What to the Slave Is the 4th of July (permalink)

I'm not American. For the first half of my life, my touchstone for Jul 4 was the Schoolhouse Rock "Fireworks" segment that leaked over the border from Buffalo through Fox 29's UHF signal.

https://www.youtube.com/watch?v=gdZYyY7g8g4

When it came to how Americans had observed Jul 4 through history, my impressions came from whitewashed pop culture like Disney's Carousel of Progress:

https://www.youtube.com/watch?v=Xo4jnlvJmrk

All that changed when I discovered Frederick Douglass's 1852 "What to the Slave Is the 4th of July?" – such a stirring piece of rhetoric that it practically leaps off the page.

https://pluralistic.net/2020/07/03/monument-toppling-season/#all-countries-matter

Today's Public Domain Review embeds the Internet Archive's gorgeous scan of the original 1852 pamphlet that was sold through Frederick Douglass' Paper (AKA The North Star) and to the attendees in Rochester's Corinthian Hall on that fateful night.

https://publicdomainreview.org/collection/frederick-douglass-fourth-july-speech

Beyond that, the Review provides some much-needed context for the 19th Century Black experience of Jul 4, and the rival holiday, Jul 5, which commemorated the full abolishment of slavery in New York in 1827.

The speech's original title highlights the two holidays' divergence: "What, to the American slave, is your Fourth of July?" Jul 4 celebrations – and other public observances – were often accompanied by drunken white mobs attacking Black people and Black-owned businesses.

Black Americans celebrated Jul 5 with parades in New York, Boston, Philadelphia and elsewhere.

Douglass refused to give his speech on the 4th and instead gave it on the 5th, to a full house of 600 mostly white abolitionists, who bought 700+ copies of the pamphlet afterward.

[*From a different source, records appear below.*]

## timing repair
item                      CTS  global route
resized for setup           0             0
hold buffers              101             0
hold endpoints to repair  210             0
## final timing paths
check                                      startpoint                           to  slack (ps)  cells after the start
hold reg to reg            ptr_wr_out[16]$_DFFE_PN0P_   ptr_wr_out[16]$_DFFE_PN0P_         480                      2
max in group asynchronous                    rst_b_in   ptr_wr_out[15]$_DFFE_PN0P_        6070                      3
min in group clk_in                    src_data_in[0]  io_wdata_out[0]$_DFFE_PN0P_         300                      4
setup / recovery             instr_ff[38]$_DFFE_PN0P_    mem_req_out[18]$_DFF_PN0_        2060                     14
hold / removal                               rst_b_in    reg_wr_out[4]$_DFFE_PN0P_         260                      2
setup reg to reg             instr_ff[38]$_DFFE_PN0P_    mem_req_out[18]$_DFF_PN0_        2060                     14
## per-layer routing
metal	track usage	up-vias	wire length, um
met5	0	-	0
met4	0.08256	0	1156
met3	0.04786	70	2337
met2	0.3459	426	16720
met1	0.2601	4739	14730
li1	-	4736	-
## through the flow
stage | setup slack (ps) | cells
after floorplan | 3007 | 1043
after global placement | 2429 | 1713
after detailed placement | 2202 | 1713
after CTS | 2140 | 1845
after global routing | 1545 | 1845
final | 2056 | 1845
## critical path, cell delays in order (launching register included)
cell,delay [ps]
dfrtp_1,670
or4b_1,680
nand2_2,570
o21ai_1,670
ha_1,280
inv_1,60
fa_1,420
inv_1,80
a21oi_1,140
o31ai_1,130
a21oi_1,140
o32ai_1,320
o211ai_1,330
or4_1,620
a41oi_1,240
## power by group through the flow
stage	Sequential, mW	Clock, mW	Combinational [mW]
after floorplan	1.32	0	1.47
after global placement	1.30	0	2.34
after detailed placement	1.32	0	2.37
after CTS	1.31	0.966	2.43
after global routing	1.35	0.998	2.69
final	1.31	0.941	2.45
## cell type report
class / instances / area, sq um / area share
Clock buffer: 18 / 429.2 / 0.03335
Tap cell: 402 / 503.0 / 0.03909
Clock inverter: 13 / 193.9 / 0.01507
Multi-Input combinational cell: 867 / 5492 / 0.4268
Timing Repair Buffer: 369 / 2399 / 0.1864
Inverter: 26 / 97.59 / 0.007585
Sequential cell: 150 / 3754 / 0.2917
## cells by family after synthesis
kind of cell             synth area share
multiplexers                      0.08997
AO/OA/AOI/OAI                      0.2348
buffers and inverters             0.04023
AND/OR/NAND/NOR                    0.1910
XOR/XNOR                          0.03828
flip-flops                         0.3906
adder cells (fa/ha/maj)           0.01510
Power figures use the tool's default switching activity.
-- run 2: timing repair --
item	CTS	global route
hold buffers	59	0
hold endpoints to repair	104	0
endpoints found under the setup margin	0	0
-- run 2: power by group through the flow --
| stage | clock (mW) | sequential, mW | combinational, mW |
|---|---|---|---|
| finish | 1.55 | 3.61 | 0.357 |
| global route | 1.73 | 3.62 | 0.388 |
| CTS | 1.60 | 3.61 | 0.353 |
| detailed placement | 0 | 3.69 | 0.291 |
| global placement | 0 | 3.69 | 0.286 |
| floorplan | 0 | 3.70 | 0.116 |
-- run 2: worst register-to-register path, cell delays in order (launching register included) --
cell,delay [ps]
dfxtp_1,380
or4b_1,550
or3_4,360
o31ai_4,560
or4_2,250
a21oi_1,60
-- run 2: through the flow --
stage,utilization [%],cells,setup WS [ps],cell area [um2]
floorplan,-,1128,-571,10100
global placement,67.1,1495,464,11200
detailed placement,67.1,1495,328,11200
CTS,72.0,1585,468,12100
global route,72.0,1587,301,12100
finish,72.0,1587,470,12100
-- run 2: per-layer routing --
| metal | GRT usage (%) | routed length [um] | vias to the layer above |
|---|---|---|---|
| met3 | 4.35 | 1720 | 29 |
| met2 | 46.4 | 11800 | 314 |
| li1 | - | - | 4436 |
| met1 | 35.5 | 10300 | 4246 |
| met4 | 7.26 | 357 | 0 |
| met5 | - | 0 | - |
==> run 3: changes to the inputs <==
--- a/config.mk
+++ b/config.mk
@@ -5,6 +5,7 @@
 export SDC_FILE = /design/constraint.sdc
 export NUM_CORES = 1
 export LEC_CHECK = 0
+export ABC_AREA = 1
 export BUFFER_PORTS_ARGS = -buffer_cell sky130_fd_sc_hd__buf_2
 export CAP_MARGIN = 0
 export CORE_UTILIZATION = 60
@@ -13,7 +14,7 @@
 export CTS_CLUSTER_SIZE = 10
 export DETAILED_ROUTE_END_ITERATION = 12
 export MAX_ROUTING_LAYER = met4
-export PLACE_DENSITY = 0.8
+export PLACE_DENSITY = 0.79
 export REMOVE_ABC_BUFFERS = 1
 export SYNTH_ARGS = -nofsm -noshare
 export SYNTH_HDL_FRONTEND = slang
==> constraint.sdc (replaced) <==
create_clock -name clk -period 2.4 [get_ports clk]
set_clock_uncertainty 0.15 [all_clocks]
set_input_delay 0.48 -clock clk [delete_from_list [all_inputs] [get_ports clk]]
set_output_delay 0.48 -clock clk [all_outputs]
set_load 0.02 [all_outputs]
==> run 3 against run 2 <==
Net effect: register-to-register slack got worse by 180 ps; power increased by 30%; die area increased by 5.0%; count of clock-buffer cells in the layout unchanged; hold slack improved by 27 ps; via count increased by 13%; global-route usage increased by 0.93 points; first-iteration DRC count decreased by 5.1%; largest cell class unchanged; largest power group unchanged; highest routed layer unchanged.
[config.mk]
export PLATFORM = sky130hd
export DESIGN_NAME = muxed_bidir_io_port
export DESIGN_NICKNAME = d
export VERILOG_FILES = /design/src/include/port_pkg.sv /design/src/hdl/muxed_bidir_io_port.sv
export SDC_FILE = /design/constraint.sdc
export NUM_CORES = 1
export LEC_CHECK = 0
export BUFFER_PORTS_ARGS = -buffer_cell sky130_fd_sc_hd__clkbuf_2
export CAP_MARGIN = 20
export CORE_MARGIN = 8
export CORE_UTILIZATION = 41
export DETAILED_ROUTE_END_ITERATION = 6
export HOLD_SLACK_MARGIN = 0.05
export PLACE_DENSITY = 0.74
export SLEW_MARGIN = 10
export SYNTH_ARGS = -nofsm -noshare
export SYNTH_HDL_FRONTEND = slang
export SYNTH_SLANG_ARGS = --single-unit
[constraint.sdc]
create_clock -name clock -period 1 [get_ports clock]
set_input_delay 0.3 -clock clock [delete_from_list [all_inputs] [get_ports clock]]
set_output_delay 0.3 -clock clock [all_outputs]
set_load 0.03 [all_outputs]
--- config.mk ---
export PLATFORM = sky130hd
export DESIGN_NAME = spi_controller_config_core
export DESIGN_NICKNAME = d
export VERILOG_FILES = /design/src/spi_cfg_pkg.sv /design/src/spi_controller_config_core.sv /design/src/spi_word_mem.sv
export SDC_FILE = /design/constraint.sdc
export NUM_CORES = 1
export LEC_CHECK = 0
export BUFFER_PORTS_ARGS = -buffer_cell sky130_fd_sc_hd__buf_2
export CAP_MARGIN = 20
export CORE_MARGIN = 2
export CORE_UTILIZATION = 35
export DETAILED_ROUTE_END_ITERATION = 16
export PLACE_DENSITY_LB_ADDON = 0.08
export SYNTH_ARGS = -nofsm -noshare
export SYNTH_HDL_FRONTEND = slang
export SYNTH_SLANG_ARGS = --single-unit
--- constraint.sdc ---
create_clock -name clock -period 5.65 [get_ports clock]
set_input_delay 1.13 -clock clock [delete_from_list [all_inputs] [get_ports clock]]
set_output_delay 1.13 -clock clock [all_outputs]
set_load 0.01 [all_outputs]
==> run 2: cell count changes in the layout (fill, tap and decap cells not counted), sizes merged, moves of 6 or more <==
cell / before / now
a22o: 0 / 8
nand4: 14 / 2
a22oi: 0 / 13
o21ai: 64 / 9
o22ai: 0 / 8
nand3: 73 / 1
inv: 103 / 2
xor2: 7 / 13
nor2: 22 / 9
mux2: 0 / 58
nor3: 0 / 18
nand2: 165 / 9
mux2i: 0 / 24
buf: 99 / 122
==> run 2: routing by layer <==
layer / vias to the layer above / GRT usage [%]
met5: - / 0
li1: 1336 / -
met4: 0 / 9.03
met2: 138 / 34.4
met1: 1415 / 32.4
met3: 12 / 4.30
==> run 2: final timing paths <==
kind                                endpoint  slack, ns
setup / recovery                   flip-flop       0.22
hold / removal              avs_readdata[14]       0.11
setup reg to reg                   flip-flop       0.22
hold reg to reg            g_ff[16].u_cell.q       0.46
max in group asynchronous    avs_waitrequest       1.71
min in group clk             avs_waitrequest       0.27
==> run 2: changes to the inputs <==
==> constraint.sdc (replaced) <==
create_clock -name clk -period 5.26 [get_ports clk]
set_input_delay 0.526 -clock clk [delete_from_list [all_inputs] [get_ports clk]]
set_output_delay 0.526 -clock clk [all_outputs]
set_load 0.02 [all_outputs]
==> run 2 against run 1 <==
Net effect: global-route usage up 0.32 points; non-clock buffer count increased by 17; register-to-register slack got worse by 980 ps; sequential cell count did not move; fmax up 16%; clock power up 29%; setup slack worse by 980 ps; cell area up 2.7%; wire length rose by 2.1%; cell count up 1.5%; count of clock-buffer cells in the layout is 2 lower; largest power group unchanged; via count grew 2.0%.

Douglass labored over the speech for weeks and afterward wrote to an abolitionist to say that he thought it had gone over well. You can read the plain text of the speech here:

https://rbscp.lib.rochester.edu/2945



This day in history (permalink)

#10yrsago Econopocalypse: the Marxist animated whiteboard explanation http://blogs.reuters.com/felix-salmon/2010/07/02/communism-and-the-financial-crisis-cartoon-edition/

#10yrsago Copyright scholars talk Copyright Termination http://ipcolloquium.com/mobile/

#5yrsago Fantasy Sports: dungeon crawl ends in epic, eldritch basketball game https://boingboing.net/2015/07/04/fantasy-sports-dungeon-crawl.html

#5yrsago Hey, kids, let's play militarized police force! https://boingboing.net/2015/07/04/hey-kids-lets-play-militar.html

#5yrsago When Firms Become Persons and Persons Become Firms: outstanding lecture http://www.lse.ac.uk/lse-player?id=3154

#1yrago Appeals court orders unsealing of the Jeffrey Epstein files https://www.courthousenews.com/court-orders-sunlight-on-huge-tranche-of-jeffrey-epstein-files/



Colophon (permalink)

Today's top sources:

Currently writing:

  • My next novel, "The Lost Cause," a post-GND novel about truth and reconciliation. Friday's progress: 535 words (34486 total).

Currently reading: Anger Is a Gift by Mark Oshiro

Latest podcast: Someone Comes to Town, Someone Leaves Town (part 08) https://craphound.com/podcast/2020/06/29/someone-comes-to-town-someone-leaves-town-part-08/

Upcoming appearances:

Upcoming books: "Poesy the Monster Slayer" (Jul 2020), a picture book about monsters, bedtime, gender, and kicking ass. Pre-order here: https://us.macmillan.com/books/9781626723627. Get a personalized, signed copy here: https://www.darkdel.com/store/p1562/_Poesy_the_Monster_Slayer.html.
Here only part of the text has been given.